▶ **About this task**: Look in the material below for the line holding "<nowiki>logic [WIDTH-1:0] sum_p;</nowiki>". Set it down exactly, with each later line up to and including the line holding "buf count: 104".

▶ **Raw data**:

----

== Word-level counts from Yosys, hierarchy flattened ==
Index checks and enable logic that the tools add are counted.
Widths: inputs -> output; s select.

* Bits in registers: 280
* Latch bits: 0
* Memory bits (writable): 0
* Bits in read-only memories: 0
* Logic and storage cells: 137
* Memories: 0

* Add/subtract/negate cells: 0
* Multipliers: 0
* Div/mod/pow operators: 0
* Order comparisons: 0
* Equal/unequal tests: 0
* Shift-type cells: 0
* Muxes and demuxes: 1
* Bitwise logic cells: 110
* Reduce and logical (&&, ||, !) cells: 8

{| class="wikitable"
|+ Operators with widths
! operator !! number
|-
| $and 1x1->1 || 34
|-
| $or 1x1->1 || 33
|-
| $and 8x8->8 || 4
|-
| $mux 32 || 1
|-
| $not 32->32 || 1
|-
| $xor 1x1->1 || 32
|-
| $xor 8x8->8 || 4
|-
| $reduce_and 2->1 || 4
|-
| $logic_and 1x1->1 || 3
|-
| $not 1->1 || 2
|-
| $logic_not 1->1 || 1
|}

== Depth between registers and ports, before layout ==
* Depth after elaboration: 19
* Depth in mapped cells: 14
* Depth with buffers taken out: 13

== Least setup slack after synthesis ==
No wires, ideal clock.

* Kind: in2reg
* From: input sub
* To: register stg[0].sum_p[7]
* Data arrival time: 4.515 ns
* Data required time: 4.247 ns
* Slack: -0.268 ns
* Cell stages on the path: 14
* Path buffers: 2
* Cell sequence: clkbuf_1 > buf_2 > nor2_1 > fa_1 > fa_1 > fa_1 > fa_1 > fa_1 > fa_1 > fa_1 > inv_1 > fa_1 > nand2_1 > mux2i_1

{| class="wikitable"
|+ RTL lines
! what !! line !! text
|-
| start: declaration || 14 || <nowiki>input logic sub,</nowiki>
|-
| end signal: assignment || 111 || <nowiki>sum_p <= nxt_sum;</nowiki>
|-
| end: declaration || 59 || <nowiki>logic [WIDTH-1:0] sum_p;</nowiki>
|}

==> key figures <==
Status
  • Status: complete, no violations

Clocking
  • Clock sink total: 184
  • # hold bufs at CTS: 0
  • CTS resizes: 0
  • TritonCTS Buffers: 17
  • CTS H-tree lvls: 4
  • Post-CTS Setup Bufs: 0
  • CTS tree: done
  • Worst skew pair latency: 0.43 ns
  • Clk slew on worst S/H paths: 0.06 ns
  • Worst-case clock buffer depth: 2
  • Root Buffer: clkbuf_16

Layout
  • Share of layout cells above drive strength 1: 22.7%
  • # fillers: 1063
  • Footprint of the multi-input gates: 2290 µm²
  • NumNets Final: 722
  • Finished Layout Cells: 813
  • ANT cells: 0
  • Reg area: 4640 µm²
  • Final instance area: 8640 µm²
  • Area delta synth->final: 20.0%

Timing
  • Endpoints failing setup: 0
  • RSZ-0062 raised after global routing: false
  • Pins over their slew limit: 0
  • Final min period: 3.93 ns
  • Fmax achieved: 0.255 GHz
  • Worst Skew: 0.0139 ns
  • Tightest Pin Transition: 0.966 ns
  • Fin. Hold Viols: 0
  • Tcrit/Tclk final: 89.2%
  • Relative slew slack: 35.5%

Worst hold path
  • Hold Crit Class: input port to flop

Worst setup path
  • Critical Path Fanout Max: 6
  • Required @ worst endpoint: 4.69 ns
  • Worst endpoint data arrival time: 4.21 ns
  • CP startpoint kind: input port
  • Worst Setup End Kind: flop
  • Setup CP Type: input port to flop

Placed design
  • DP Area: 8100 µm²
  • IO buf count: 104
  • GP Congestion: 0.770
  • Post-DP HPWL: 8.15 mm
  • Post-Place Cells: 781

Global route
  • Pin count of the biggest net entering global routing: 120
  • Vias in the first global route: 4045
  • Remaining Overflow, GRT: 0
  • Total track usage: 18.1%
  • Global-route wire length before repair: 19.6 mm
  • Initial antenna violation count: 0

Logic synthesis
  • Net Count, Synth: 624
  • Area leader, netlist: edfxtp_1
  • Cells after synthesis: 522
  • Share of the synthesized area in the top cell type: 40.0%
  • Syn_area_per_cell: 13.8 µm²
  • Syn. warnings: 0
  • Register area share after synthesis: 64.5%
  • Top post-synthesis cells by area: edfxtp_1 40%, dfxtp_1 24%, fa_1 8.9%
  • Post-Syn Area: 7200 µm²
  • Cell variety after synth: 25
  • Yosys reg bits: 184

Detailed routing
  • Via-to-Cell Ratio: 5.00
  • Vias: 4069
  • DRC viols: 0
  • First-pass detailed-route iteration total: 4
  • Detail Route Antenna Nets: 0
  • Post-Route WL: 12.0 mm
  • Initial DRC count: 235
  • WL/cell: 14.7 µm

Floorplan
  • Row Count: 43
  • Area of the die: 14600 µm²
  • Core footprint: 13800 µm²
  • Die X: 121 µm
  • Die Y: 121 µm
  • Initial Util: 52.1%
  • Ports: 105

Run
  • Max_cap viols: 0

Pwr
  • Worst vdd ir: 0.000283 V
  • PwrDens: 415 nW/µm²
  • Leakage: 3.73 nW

----

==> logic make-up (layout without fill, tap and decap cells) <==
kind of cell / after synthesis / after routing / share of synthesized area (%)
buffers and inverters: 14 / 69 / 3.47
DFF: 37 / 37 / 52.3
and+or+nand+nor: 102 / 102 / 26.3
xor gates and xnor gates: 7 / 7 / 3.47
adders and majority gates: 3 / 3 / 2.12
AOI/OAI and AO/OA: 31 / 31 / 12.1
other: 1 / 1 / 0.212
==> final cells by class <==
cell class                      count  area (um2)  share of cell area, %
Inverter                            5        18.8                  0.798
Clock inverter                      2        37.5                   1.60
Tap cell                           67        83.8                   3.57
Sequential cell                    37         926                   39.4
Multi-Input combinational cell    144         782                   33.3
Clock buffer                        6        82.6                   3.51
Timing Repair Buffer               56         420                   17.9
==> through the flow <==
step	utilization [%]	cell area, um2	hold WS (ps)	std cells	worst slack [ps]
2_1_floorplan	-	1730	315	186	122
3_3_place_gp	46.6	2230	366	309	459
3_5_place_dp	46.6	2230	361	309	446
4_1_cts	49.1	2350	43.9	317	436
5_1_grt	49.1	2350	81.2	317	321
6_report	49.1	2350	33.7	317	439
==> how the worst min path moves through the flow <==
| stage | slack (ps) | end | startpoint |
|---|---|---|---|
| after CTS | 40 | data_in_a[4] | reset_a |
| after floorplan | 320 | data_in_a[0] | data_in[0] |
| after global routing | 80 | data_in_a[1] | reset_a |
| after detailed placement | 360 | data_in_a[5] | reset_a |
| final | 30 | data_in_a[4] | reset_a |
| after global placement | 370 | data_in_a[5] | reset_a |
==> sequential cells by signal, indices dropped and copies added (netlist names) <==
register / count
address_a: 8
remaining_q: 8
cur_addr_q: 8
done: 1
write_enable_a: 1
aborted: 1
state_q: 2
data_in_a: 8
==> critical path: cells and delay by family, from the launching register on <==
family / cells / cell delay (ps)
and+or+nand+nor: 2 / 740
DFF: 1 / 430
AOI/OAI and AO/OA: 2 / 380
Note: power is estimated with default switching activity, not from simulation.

----

▶ **Answer box**:
| end: declaration || 59 || <nowiki>logic [WIDTH-1:0] sum_p;</nowiki>
|}

==> key figures <==
Status
  • Status: complete, no violations

Clocking
  • Clock sink total: 184
  • # hold bufs at CTS: 0
  • CTS resizes: 0
  • TritonCTS Buffers: 17
  • CTS H-tree lvls: 4
  • Post-CTS Setup Bufs: 0
  • CTS tree: done
  • Worst skew pair latency: 0.43 ns
  • Clk slew on worst S/H paths: 0.06 ns
  • Worst-case clock buffer depth: 2
  • Root Buffer: clkbuf_16

Layout
  • Share of layout cells above drive strength 1: 22.7%
  • # fillers: 1063
  • Footprint of the multi-input gates: 2290 µm²
  • NumNets Final: 722
  • Finished Layout Cells: 813
  • ANT cells: 0
  • Reg area: 4640 µm²
  • Final instance area: 8640 µm²
  • Area delta synth->final: 20.0%

Timing
  • Endpoints failing setup: 0
  • RSZ-0062 raised after global routing: false
  • Pins over their slew limit: 0
  • Final min period: 3.93 ns
  • Fmax achieved: 0.255 GHz
  • Worst Skew: 0.0139 ns
  • Tightest Pin Transition: 0.966 ns
  • Fin. Hold Viols: 0
  • Tcrit/Tclk final: 89.2%
  • Relative slew slack: 35.5%

Worst hold path
  • Hold Crit Class: input port to flop

Worst setup path
  • Critical Path Fanout Max: 6
  • Required @ worst endpoint: 4.69 ns
  • Worst endpoint data arrival time: 4.21 ns
  • CP startpoint kind: input port
  • Worst Setup End Kind: flop
  • Setup CP Type: input port to flop

Placed design
  • DP Area: 8100 µm²
  • IO buf count: 104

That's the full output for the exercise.